[发明专利]布氏杆菌特异性多表位人工多肽的特异性抗体及其包被的免疫磁珠和应用

权利要求书

1.布氏杆菌异性表面蛋白多抗原表位串联表达后制备的人工多肽，其特征在于编码所述人工多肽的核苷酸序列为SEQ ID No.2、氨基酸序列为SEQ ID No.1。

2.一种布氏杆菌特异性抗体，其特征在于该抗体是由权利要求1所述的含布氏杆菌特异性表面蛋白多抗原表位的人工多肽免疫成年新西兰兔获得的布氏杆菌特异性抗体。

3.由权利要求2所述的布氏杆菌特异性抗体包被的免疫磁珠。

4.一种富集布氏杆菌的试剂盒，其特征在于含有权利要求3所述的布氏杆菌特异性抗体包被的免疫磁珠。

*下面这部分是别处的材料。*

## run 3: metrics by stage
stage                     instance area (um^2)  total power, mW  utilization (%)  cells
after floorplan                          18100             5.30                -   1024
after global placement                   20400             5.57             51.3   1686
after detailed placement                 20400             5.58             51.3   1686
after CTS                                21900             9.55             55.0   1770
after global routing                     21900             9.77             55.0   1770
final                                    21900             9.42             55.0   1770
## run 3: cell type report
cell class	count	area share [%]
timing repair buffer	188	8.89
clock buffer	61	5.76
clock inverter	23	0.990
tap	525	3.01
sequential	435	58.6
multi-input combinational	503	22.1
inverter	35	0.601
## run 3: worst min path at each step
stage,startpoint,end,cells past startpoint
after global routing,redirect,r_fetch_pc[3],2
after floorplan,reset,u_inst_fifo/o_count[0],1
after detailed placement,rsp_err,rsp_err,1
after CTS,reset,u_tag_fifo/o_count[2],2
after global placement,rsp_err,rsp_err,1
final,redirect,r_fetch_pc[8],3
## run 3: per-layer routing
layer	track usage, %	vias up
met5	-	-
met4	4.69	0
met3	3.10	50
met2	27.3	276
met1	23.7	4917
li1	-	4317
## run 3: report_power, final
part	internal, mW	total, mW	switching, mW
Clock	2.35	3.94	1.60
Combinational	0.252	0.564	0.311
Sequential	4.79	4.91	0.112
**src/rtl/matvec_pkg.sv**
```systemverilog
// Shared widths, types and the round/shift/saturate helper for the matrix-vector unit.
package matvec_pkg;

    localparam int unsigned ACC_WIDTH  = 28;
    localparam int unsigned DATA_WIDTH = 14;
    localparam int unsigned MAT_SIZE   = 3;

    typedef logic signed [ACC_WIDTH-1:0]  acc_t;
    typedef logic signed [DATA_WIDTH-1:0] data_t;

    typedef struct packed {
        data_t data;
        logic  clamp;
    } sat_res_t;

    localparam int DataMax = 2 ** (DATA_WIDTH - 1) - 1;
    localparam int DataMin = -(2 ** (DATA_WIDTH - 1));

    // Round half-up (toward +inf) before the arithmetic shift; one guard bit avoids overflow.
    function automatic sat_res_t sat_round(input acc_t acc, input int unsigned shift);
        logic signed [ACC_WIDTH:0] t;
        logic signed [ACC_WIDTH:0] q;
        logic signed [ACC_WIDTH:0] hi;
        logic signed [ACC_WIDTH:0] lo;
        sat_res_t                  r;
        hi = (ACC_WIDTH + 1)'(DataMax);
        lo = (ACC_WIDTH + 1)'(DataMin);
        t  = {acc[ACC_WIDTH-1], acc};
        if (shift > 0) begin
            t = t + ((ACC_WIDTH + 1)'(1) << (shift - 1));
        end
        q       = t >>> shift;
        r.clamp = 1'b1;
        if (q > hi) begin
            r.data = hi[DATA_WIDTH-1:0];
        end else if (q < lo) begin
            r.data = lo[DATA_WIDTH-1:0];
        end else begin
            r.data  = q[DATA_WIDTH-1:0];
            r.clamp = 1'b0;
        end
        return r;
    endfunction

endpackage

```
**src/rtl/sync_fifo.sv**
```systemverilog
// Circular-buffer FIFO with count register; reads as zero when empty.
module sync_fifo #(
    parameter int unsigned WIDTH = 8,
    parameter int unsigned DEPTH = 4
) (
    input  logic             clk_i,
    input  logic             reset_i,
    input  logic             push_i,
    input  logic [WIDTH-1:0] wdata_i,
    output logic             full_o,
    input  logic             pop_i,
    output logic             valid_o,
    output logic [WIDTH-1:0] rdata_o
);

    localparam int unsigned PtrW = $clog2(DEPTH);
    localparam int unsigned CntW = PtrW + 1;

    logic [WIDTH-1:0] mem_q [DEPTH];
    logic [PtrW-1:0]  wptr_q, wptr_d;
    logic [PtrW-1:0]  rptr_q, rptr_d;
    logic [CntW-1:0]  cnt_q, cnt_d;
    logic             do_push, do_pop;

    assign full_o  = (cnt_q == CntW'(DEPTH));
    assign valid_o = (cnt_q != '0);
    assign do_push = push_i && !full_o;
    assign do_pop  = pop_i && valid_o;
    assign rdata_o = valid_o ? mem_q[rptr_q] : '0;

    always_comb begin
        wptr_d = wptr_q + PtrW'(do_push);
        rptr_d = rptr_q + PtrW'(do_pop);
        cnt_d  = cnt_q;
        case ({do_push, do_pop})
            2'b10:   cnt_d = cnt_q + 1'b1;
            2'b01:   cnt_d = cnt_q - 1'b1;
            default: cnt_d = cnt_q;
        endcase
    end

    always_ff @(posedge clk_i) begin
        if (reset_i) begin
            wptr_q <= '0;
            rptr_q <= '0;
            cnt_q  <= '0;
        end else begin
            wptr_q <= wptr_d;
            rptr_q <= rptr_d;
            cnt_q  <= cnt_d;
        end
    end

    // Storage needs no reset: entries are only visible once counted.
    always_ff @(posedge clk_i) begin
        if (do_push) begin
            mem_q[wptr_q] <= wdata_i;
        end
    end

endmodule

```
**src/rtl/matvec_out_quant.sv**
```systemverilog
// Output quantizer for the 3x3 matrix-vector unit: round, shift, saturate, frame and buffer.
// Optional ReLU after saturation when MATVEC_OUT_RELU_EN is defined.
module matvec_out_quant
    import matvec_pkg::*;
#(
    parameter int unsigned IN_WIDTH   = ACC_WIDTH,
    parameter int unsigned OUT_WIDTH  = DATA_WIDTH,
    parameter int unsigned SHIFT      = 7,
    parameter int unsigned ROWS       = MAT_SIZE,
    parameter int unsigned FIFO_DEPTH = 4
) (
    input  logic                 clk,
    input  logic                 reset,
    input  logic                 in_valid,
    output logic                 in_ready,
    input  logic [IN_WIDTH-1:0]  in_data,
    output logic                 out_valid,
    input  logic                 out_ready,
    output logic [OUT_WIDTH-1:0] out_data,
    output logic                 out_last,
    output logic                 sat_seen
);

    if (IN_WIDTH != ACC_WIDTH || OUT_WIDTH != DATA_WIDTH) begin : g_width_check
        $error("matvec_out_quant widths must match matvec_pkg types");
    end

    localparam int unsigned RowW = (ROWS > 1) ? $clog2(ROWS) : 1;

    logic [RowW-1:0]    row_q, row_d;
    logic               sat_q, sat_d;
    logic               full, accept, last_in;
    sat_res_t           qr;
    data_t              q_data;
    logic [OUT_WIDTH:0] fifo_rdata;

    assign in_ready = !full;
    assign accept   = in_valid && in_ready;
    assign last_in  = (row_q == RowW'(ROWS - 1));

    always_comb begin
        qr     = sat_round(acc_t'(in_data), SHIFT);
        q_data = qr.data;
`ifdef MATVEC_OUT_RELU_EN
        if (q_data[DATA_WIDTH-1]) begin
            q_data = '0;
        end
`endif
    end

    always_comb begin
        row_d = row_q;
        sat_d = sat_q;
        if (accept) begin
            row_d = last_in ? '0 : row_q + 1'b1;
            if (qr.clamp) begin
                sat_d = 1'b1;
            end
        end
    end

    always_ff @(posedge clk) begin
        if (reset) begin
            row_q <= '0;
            sat_q <= 1'b0;
        end else begin
            row_q <= row_d;
            sat_q <= sat_d;
        end
    end

    sync_fifo #(
        .WIDTH(OUT_WIDTH + 1),
        .DEPTH(FIFO_DEPTH)
    ) u_fifo (
        .clk_i  (clk),
        .reset_i(reset),
        .push_i (accept),
        .wdata_i({last_in, q_data}),
        .full_o (full),
        .pop_i  (out_ready),
        .valid_o(out_valid),
        .rdata_o(fifo_rdata)
    );

    assign out_data = fifo_rdata[OUT_WIDTH-1:0];
    assign out_last = fifo_rdata[OUT_WIDTH];
    assign sat_seen = sat_q;

endmodule

```
**config.mk**
```make
export PLATFORM = sky130hd
export DESIGN_NAME = matvec_out_quant
export DESIGN_NICKNAME = d
export VERILOG_FILES = /design/src/rtl/matvec_pkg.sv /design/src/rtl/sync_fifo.sv /design/src/rtl/matvec_out_quant.sv
export SDC_FILE = /design/constraint.sdc
export NUM_CORES = 1
export LEC_CHECK = 0
export BUFFER_PORTS_ARGS = -buffer_cell sky130_fd_sc_hd__buf_2
export CAP_MARGIN = 20
export CORE_ASPECT_RATIO = 1.25
export CORE_MARGIN = 2
export CORE_UTILIZATION = 30
export CTS_CLUSTER_SIZE = 14
export DETAILED_ROUTE_END_ITERATION = 8
export PLACE_DENSITY_LB_ADDON = 0.2
export SYNTH_ARGS = -nofsm -noshare
export SYNTH_HDL_FRONTEND = slang
export SYNTH_HIERARCHICAL = 1
export SYNTH_SLANG_ARGS = --single-unit
```
**constraint.sdc**
```tcl
create_clock -name clk -period 3.9 [get_ports clk]
set_clock_uncertainty 0.1 [all_clocks]
set_input_delay 0.39 -clock clk [delete_from_list [all_inputs] [get_ports clk]]
set_output_delay 0.39 -clock clk [all_outputs]
set_load 0.02 [all_outputs]
```
==> run summary, run 1 <==
## Placed design
* final RePlAce weighted congestion: 0.7798
* post-DP HPWL: 5.027 mm
* number of I/O port buffers: 43
* worst setup slack after placement: 0.8309 ns

## STA
* Tightest Pin Transition: 0.8441 ns
* part of the cycle the worst path needs: 68.69%
* final worst path period need: 2.679 ns
* post-route setup slack: 1.221 ns
* highest clock frequency the design can meet: 0.3733 GHz
* slew margin rel.: 43.73%
* unrepaired setup endpoints after global routing: no
* final setup fails: 0
* max-slew violation total from the final report: 0
* Post-Route Setup TNS: 0 ns
* count of endpoints failing hold in the final timing report: 0

## Die
* Die ar.: 0.01297 sq mm
* die boundary width: 102.2 um
* count of pins on the block boundary: 50
* row count: 44
* starting utilization of the core area: 31.01%
* Floorplan Core Area: 0.01167 sq mm
* chip height: 126.8 um

## CTS
* maximum buffer depth of the clock tree: 2
* clock transition at the registers of the reported paths: 0.05 ns
* post-CTS resize count: 0
* clock insertion delay at the later pin of the skew report: 0.32 ns
* buffer type at the clock tree root: sky130_fd_sc_hd__clkbuf_16
* CTS tree: yes
* number of hold buffers added after CTS: 0
* count of clock tree sinks: 70
* total setup buffers inserted after CTS: 0
* number of buffers created by CTS: 9
* H-tree level count: 3

## Layout
* share of layout cells above drive strength 1: 37.21%
* area added between synthesis and finish: 18.39%
* total inserted antenna cells: 0
* Sequential Area: 0.002002 sq mm
* FILL cells: 1,176
* count of nets after finishing: 333
* multi-input combinational cell area: 0.001509 sq mm

## Job
* number of maximum-capacitance violations: 0

## Synth
* Area contributors post-synth: sky130_fd_sc_hd__edfxtp_1, sky130_fd_sc_hd__mux4_2, sky130_fd_sc_hd__dfxtp_1, sky130_fd_sc_hd__nor2b_4, sky130_fd_sc_hd__xnor2_1
* Synthesis Warnings: 6
* total nets after synthesis: 282
* Commonest cells post-synth: sky130_fd_sc_hd__edfxtp_1, sky130_fd_sc_hd__mux4_2, sky130_fd_sc_hd__xnor2_1
* synthesis-stage register bit count: 70
* predominant post-synthesis flop cell: sky130_fd_sc_hd__edfxtp_1
* synthesized instance count: 245
* cell area after synthesis: 0.003620 sq mm
* cell type with the largest total area after synthesis: sky130_fd_sc_hd__edfxtp_1
* Synth top area share: 49.78%
* async set-reset flop share out of synthesis: 0%
* Netlist cell types: 54
* most frequent cell after synthesis: sky130_fd_sc_hd__edfxtp_1
* sequential area share after synthesis: 55.31%
* number of synthesized flops with an enable pin: 60
* mean instance size in the synthesized netlist: 14.77 sq um

## Global route
* final global-route overflow total: 0
* number of global-route vias before repair: 2,258
* routing usage on met3: 2.810%
* overall track demand over capacity in global routing: 11.81%
* GRT met1 Usage: 14.97%
* GRT Max-Usage Layer: met2
* antenna violations before repair: 0
* global-route wire length before repair: 11.54 mm
* met2 Use GR: 19.47%
* maximum number of pins on one net before global-route repair: 18

## Routing
* routed via count: 2,126
* antenna-violating nets left: 0
* DRC errors left: 0
* number of detailed-route iterations in the first pass: 4
* 1st-iter DRT viols: 56
* total length of routed wires: 7.091 mm
* routed length per placed instance: 15.35 um
* number of vias per cell after detailed routing: 4.602

## Pwr
* Leak: 1.469 nW
* worst-case vdd ir drop: 0.0002189 V
* total power density per cell area: 634.4 mW/mm^2

## Worst setup path
* critical path endpoint category: flip-flop
* cells on worst reg2reg path: 9
* startpoint of the worst setup timing path: in_data[6]
* setup slack on the worst flop-to-flop path: 1.42 ns
* data required time at the worst endpoint: 3.78 ns
* end of the worst register-to-register path: u_fifo/cnt_q[2]
* class of the most critical setup path: in -> reg
* worst reg2reg path startpoint: u_fifo/cnt_q[2]
* kind of start point of the critical path: input port
* Max Fanout on Critical Path: 14
* arrival time at the worst endpoint: 2.56 ns
* endpoint of the most critical setup path: u_fifo/mem_q[3][4]

## Status
* status: complete, no violations

## Hold path
* Hold Path Class: in -> reg

## worst max-delay path, cell delays in order
cell and delay [ns]:
sky130_fd_sc_hd__buf_2 0.10, sky130_fd_sc_hd__ha_1 0.19, sky130_fd_sc_hd__nand3_1 0.23, sky130_fd_sc_hd__nor4_4 0.46, sky130_fd_sc_hd__mux2_1 0.21, sky130_fd_sc_hd__a31oi_1 0.06
sky130_fd_sc_hd__o31ai_4 0.56, sky130_fd_sc_hd__o211ai_1 0.34
## cell families (layout without fill, tap and decap cells)
family                     count (synthesis)  after routing  synth area share, %
muxes                                     18             18                10.23
AOI/OAI and AO/OA                         33             33                7.397
DFF                                       70             70                55.31
buffers and inverters                     21             77                3.595
and+or+nand+nor                           78             78                16.70
xor gates and xnor gates                  20             20                4.839
adders and majority gates                  5              5                1.936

5.一种利用权利要求3所述的布氏杆菌特异性抗体包被的免疫磁珠富集检测布氏杆菌的方法，其特征在于按如下步骤进行：

(1)依据SN/T 1088-2010进行样品的预增菌：将样品加入预增菌培养液后，在5％氧气、10％二氧化碳、85％氮气的条件下，以100rpm的振荡速度，36±1℃培养7d；必要时测定增菌液的pH值并调整至7.2±0.2，42±1℃继续培养24h-48h；亦或者用等效的方法进行预增菌；

(2)取步骤(1)得到的预增菌液20-30mL，加入权利要求3所述的布氏杆菌特异性抗体包被的免疫磁珠50μL，37℃孵育1h；

(3)将其放于磁力架上，3min后弃去上清，加入30mL PBS重悬，磁力架吸下免疫磁珠后，弃去上清，如此重复洗涤3次；

(4)吸附后的免疫磁珠直接铺于选择性平板上进行分离培养，或直接提取吸附后的免疫磁珠上的DNA用PCR或荧光PCR进行检测；或者向吸附后的免疫磁珠中加入1mL 50mmol/L甘氨酸溶液，间断振荡洗脱1h，将离心管放于磁力架上，待免疫磁珠全部被吸附于管壁上时取出上清，用洗脱下的菌液直接铺于显色平板上进行分离培养，或直接提取DNA后用PCR或荧光PCR进行检测。